**Given information**
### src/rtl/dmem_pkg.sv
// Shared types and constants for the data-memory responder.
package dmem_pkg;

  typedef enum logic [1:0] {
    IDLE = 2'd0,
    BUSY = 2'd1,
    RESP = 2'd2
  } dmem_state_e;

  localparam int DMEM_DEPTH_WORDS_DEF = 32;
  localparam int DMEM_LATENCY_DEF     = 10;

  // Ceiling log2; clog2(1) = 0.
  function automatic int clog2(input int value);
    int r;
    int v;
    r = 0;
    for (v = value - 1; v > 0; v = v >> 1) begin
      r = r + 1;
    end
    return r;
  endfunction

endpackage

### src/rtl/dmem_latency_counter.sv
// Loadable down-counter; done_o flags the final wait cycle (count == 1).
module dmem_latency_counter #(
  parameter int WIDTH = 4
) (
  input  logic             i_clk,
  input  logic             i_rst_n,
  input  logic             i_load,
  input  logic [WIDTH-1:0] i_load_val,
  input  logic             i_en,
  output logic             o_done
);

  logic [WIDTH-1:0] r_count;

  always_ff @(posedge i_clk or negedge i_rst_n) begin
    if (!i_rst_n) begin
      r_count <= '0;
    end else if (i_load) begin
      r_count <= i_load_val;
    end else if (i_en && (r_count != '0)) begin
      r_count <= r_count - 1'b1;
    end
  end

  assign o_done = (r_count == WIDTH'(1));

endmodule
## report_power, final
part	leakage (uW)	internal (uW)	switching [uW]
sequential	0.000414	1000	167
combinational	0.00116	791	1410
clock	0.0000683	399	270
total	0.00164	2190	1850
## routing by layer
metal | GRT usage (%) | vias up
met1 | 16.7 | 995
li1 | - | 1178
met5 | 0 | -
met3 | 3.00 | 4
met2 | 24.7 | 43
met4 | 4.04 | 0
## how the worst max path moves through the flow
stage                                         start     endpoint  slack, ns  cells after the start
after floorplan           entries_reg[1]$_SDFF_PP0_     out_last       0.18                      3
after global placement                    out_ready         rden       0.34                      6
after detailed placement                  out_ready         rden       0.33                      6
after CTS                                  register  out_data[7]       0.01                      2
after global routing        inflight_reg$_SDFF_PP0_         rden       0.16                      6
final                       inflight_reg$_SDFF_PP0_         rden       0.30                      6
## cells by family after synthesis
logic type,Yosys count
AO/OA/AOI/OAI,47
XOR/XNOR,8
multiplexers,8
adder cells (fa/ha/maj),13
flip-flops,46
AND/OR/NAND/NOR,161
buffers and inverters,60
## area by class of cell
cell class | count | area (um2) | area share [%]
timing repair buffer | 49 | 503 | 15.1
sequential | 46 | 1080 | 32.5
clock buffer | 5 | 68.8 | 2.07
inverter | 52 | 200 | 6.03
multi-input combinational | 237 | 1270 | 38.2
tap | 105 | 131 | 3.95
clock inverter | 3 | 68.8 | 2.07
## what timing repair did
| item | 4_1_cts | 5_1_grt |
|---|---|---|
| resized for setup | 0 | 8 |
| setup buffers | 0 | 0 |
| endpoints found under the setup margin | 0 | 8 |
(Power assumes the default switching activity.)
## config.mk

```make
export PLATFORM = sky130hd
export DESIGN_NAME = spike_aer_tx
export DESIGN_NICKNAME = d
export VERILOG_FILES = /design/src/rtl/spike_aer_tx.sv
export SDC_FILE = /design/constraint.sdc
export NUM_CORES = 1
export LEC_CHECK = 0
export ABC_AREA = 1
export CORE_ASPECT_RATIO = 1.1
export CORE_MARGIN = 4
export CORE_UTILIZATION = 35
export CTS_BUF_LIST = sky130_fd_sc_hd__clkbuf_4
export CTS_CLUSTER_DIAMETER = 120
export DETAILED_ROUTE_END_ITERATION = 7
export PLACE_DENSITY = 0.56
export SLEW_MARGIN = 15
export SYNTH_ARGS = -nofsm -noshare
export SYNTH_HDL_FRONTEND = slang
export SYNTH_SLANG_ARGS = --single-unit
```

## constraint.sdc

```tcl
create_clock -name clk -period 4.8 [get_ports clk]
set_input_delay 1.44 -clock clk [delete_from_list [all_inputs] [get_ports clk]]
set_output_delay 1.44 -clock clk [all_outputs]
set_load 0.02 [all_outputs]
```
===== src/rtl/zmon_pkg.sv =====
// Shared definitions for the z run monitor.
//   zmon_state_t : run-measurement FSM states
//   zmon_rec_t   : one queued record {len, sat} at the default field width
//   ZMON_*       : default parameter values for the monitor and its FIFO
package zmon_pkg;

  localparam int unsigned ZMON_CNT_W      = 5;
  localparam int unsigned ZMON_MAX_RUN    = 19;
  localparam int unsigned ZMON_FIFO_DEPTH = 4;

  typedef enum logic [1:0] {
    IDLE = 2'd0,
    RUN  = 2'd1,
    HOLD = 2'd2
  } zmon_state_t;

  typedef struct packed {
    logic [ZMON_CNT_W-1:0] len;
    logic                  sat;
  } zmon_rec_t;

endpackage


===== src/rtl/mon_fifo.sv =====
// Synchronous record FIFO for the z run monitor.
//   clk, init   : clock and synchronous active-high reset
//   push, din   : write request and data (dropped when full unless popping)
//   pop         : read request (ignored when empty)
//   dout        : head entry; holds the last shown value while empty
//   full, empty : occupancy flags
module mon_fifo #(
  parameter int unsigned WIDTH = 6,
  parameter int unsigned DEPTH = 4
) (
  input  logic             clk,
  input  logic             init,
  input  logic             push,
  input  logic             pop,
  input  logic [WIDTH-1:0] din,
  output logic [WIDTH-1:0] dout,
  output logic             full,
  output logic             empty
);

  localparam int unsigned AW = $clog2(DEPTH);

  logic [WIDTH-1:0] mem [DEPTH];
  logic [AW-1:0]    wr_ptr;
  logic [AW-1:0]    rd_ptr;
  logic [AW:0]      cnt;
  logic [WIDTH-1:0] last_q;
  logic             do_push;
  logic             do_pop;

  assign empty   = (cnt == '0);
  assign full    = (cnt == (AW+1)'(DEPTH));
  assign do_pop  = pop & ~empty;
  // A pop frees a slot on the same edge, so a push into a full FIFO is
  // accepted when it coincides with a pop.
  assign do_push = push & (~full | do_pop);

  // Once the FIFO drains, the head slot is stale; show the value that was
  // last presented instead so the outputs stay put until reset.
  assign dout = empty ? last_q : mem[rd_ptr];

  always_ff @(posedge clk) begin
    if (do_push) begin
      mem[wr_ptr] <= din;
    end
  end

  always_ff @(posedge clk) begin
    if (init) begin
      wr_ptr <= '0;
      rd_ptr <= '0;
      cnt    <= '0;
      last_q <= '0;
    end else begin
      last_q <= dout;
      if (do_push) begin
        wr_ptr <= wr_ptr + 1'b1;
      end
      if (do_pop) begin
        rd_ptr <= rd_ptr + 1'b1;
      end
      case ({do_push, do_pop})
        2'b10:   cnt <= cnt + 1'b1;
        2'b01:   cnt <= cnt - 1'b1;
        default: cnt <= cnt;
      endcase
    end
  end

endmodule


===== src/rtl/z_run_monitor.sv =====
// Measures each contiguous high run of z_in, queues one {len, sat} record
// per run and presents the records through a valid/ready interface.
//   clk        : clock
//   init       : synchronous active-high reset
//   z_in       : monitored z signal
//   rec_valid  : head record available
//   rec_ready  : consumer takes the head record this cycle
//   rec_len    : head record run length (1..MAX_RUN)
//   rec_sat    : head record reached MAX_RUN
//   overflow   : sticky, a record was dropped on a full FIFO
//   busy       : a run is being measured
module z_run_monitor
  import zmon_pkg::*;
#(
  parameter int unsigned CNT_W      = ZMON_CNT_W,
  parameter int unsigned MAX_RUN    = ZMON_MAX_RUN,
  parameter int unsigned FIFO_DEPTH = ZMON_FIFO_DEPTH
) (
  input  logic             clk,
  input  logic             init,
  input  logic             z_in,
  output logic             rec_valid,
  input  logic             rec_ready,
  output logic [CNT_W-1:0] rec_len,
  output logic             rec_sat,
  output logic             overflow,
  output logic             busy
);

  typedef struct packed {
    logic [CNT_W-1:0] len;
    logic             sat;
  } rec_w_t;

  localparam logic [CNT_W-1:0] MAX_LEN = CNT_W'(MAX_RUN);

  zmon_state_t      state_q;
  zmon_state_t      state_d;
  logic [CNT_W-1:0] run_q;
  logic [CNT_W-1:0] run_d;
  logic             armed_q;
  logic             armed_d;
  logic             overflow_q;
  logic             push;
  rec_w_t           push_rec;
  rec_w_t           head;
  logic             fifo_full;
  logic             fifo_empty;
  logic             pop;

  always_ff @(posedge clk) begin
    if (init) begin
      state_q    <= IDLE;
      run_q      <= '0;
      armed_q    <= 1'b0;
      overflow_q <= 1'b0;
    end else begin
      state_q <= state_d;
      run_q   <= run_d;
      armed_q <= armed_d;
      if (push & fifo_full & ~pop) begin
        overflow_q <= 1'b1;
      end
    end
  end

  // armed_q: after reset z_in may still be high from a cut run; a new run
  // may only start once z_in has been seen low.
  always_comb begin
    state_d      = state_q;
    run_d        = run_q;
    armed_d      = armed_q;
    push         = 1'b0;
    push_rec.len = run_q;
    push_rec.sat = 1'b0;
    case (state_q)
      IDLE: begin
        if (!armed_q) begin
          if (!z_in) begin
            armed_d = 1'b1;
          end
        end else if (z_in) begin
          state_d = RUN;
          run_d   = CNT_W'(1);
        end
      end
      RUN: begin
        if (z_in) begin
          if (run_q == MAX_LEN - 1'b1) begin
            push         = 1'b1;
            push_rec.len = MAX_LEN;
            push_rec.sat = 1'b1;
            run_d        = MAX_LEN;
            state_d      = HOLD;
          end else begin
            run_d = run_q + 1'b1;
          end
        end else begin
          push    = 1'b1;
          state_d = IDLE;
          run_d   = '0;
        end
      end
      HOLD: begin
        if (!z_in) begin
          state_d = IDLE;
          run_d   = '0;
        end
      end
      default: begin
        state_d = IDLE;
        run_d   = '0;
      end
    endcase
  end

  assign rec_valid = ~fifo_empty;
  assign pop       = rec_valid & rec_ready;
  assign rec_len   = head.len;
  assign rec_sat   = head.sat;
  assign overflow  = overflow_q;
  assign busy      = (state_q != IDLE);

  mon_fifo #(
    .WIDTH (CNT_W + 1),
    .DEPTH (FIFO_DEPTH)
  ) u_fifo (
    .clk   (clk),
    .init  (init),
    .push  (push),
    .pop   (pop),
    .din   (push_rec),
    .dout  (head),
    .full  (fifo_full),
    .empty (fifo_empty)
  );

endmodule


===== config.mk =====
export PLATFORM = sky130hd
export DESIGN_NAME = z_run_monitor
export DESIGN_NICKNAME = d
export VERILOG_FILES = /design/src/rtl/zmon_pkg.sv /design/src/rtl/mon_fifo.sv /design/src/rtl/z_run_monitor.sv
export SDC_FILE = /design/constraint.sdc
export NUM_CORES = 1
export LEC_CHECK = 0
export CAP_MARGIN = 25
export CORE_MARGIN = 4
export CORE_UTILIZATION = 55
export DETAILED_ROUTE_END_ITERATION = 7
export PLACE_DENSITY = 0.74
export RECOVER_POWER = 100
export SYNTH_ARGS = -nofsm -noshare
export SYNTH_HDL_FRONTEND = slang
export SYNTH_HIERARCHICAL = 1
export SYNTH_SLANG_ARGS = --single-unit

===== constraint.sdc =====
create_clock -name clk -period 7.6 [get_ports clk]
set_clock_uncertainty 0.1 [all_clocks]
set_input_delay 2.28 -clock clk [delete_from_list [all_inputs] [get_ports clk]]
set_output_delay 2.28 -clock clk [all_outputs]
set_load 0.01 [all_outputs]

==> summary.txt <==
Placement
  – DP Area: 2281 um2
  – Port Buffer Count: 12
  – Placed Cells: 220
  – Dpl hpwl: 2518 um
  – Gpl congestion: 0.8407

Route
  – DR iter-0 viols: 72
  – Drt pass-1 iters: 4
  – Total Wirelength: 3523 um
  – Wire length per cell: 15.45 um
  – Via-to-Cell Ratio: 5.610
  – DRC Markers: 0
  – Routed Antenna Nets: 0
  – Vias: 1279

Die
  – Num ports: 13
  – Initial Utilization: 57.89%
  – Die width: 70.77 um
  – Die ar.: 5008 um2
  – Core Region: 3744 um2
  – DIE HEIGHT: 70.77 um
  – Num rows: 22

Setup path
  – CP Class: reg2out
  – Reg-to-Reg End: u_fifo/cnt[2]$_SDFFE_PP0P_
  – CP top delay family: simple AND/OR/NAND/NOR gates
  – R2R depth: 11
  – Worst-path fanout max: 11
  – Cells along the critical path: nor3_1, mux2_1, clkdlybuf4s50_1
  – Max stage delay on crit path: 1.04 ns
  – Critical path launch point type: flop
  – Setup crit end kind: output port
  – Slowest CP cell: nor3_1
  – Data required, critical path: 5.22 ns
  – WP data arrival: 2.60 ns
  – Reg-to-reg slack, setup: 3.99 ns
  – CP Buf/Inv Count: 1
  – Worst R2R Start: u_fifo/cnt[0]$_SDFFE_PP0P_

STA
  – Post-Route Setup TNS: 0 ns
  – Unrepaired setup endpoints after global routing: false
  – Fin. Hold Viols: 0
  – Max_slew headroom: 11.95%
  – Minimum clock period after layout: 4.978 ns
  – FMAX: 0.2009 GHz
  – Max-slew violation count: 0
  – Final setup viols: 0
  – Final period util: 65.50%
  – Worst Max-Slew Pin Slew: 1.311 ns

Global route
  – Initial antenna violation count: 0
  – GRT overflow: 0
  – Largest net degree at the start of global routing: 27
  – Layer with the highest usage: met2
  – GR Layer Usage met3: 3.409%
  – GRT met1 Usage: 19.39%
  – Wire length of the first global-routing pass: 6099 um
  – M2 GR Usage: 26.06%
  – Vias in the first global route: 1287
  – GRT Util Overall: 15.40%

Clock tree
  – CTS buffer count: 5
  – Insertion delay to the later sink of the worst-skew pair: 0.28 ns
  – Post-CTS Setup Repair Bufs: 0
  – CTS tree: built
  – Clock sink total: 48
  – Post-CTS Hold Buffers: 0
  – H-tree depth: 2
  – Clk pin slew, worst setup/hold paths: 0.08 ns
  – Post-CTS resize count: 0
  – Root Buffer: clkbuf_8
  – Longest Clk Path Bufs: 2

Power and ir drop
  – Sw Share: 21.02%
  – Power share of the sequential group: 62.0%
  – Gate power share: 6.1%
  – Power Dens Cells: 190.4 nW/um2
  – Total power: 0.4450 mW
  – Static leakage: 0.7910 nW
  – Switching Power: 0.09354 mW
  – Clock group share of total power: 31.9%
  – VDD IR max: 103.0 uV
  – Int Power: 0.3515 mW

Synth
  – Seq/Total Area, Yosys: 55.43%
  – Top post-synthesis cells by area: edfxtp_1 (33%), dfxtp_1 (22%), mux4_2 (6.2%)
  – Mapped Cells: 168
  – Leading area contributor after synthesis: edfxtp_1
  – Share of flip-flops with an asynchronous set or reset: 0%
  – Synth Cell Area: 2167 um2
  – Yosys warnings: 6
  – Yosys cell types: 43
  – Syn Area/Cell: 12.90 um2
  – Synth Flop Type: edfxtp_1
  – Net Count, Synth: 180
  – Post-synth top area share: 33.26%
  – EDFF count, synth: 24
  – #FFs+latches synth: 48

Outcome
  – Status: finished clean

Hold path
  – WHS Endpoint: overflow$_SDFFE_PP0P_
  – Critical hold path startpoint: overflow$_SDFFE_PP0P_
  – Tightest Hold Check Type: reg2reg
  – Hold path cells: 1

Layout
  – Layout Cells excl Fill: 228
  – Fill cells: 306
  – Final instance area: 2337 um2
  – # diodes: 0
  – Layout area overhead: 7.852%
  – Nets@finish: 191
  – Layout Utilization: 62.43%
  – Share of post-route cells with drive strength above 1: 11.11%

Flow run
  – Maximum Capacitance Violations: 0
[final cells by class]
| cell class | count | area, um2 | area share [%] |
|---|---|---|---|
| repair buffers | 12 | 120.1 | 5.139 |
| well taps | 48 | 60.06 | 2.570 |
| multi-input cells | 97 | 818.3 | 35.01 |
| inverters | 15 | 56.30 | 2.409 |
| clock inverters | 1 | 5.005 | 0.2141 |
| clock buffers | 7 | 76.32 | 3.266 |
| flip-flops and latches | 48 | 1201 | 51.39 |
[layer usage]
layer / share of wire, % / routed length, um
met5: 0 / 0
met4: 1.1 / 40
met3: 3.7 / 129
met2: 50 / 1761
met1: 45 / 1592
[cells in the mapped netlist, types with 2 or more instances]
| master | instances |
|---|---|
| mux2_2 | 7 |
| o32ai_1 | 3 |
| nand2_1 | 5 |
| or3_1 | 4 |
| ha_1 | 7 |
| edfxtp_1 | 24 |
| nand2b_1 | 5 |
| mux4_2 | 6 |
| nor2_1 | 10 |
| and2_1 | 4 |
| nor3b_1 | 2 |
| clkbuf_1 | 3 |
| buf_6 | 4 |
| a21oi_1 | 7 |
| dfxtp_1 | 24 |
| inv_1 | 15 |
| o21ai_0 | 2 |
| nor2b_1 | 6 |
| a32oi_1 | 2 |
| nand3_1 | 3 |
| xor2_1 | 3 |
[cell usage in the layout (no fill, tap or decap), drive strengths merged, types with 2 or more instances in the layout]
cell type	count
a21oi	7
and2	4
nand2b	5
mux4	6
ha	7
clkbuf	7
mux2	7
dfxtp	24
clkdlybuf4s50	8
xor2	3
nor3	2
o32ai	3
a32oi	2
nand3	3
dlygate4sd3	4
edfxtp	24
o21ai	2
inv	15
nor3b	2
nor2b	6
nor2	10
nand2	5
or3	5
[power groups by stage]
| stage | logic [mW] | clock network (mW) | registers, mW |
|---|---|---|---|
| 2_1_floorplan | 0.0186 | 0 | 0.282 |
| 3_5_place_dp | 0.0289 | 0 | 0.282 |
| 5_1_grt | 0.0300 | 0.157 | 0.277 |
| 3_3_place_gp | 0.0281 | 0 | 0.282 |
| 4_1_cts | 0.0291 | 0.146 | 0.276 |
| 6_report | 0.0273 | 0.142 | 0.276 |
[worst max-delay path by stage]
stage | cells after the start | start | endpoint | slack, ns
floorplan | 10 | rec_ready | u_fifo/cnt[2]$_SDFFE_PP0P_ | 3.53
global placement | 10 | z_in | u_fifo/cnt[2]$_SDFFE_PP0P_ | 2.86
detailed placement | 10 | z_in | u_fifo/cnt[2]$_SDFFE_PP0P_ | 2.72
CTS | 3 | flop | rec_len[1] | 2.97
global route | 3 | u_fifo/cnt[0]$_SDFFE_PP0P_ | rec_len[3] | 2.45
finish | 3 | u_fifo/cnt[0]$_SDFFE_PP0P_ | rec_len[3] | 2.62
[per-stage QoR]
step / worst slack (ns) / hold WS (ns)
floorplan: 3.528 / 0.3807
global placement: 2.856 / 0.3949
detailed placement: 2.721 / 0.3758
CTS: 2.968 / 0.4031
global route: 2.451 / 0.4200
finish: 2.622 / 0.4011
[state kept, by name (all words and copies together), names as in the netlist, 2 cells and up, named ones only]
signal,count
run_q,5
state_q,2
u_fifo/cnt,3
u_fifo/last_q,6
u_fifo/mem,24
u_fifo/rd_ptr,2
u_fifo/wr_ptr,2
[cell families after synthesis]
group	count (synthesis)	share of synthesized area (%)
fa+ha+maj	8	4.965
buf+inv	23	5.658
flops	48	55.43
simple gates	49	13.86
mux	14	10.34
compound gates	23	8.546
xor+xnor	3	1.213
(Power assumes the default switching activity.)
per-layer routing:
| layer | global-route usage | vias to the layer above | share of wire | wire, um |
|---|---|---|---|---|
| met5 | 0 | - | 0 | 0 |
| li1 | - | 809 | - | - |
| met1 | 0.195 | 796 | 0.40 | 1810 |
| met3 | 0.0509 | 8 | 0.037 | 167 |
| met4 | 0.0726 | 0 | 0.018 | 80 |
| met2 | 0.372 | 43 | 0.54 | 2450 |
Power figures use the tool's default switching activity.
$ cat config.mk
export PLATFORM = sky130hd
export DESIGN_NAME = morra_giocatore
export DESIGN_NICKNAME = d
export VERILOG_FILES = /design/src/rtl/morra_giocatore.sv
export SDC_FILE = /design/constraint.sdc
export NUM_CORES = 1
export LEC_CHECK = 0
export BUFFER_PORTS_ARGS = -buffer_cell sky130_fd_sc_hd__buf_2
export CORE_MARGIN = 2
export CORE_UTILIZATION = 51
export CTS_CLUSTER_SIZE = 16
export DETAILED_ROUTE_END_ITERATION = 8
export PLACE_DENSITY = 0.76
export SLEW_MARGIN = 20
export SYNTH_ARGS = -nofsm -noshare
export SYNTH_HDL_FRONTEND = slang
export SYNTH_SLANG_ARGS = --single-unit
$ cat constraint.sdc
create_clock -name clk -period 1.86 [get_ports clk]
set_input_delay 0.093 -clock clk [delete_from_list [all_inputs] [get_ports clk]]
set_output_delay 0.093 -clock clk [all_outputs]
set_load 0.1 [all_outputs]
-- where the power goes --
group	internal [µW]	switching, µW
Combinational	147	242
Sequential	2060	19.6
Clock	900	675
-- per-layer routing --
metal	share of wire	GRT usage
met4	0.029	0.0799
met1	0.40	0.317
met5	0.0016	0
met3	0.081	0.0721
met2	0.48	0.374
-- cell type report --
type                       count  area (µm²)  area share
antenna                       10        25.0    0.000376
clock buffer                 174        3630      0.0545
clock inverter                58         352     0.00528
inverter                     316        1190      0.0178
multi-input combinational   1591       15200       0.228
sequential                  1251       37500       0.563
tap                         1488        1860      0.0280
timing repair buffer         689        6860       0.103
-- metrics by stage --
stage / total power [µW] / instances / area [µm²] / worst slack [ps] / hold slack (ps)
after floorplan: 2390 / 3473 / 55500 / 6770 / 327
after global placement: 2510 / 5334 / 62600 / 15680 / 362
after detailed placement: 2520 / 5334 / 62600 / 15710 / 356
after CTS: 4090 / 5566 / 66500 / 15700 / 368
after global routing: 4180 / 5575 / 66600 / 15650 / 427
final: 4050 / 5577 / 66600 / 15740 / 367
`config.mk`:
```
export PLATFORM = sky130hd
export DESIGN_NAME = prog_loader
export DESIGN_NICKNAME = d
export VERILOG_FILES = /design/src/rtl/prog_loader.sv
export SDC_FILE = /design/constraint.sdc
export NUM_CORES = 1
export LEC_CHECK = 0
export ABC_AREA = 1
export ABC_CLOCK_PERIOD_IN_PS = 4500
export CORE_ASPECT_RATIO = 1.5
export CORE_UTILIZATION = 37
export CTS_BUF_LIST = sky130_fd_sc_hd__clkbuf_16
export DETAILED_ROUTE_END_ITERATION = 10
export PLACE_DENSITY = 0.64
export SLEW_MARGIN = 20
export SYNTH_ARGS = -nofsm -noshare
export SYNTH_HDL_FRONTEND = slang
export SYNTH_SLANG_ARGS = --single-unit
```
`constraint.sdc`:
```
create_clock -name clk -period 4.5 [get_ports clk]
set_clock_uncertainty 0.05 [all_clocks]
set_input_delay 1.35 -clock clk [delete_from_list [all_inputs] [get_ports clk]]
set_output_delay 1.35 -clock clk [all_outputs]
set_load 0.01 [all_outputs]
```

**What is being asked**
Every line in the data that holds the string "timing" should be copied.

**Solution below**
timing repair buffer | 49 | 503 | 15.1
## what timing repair did
timing repair buffer         689        6860       0.103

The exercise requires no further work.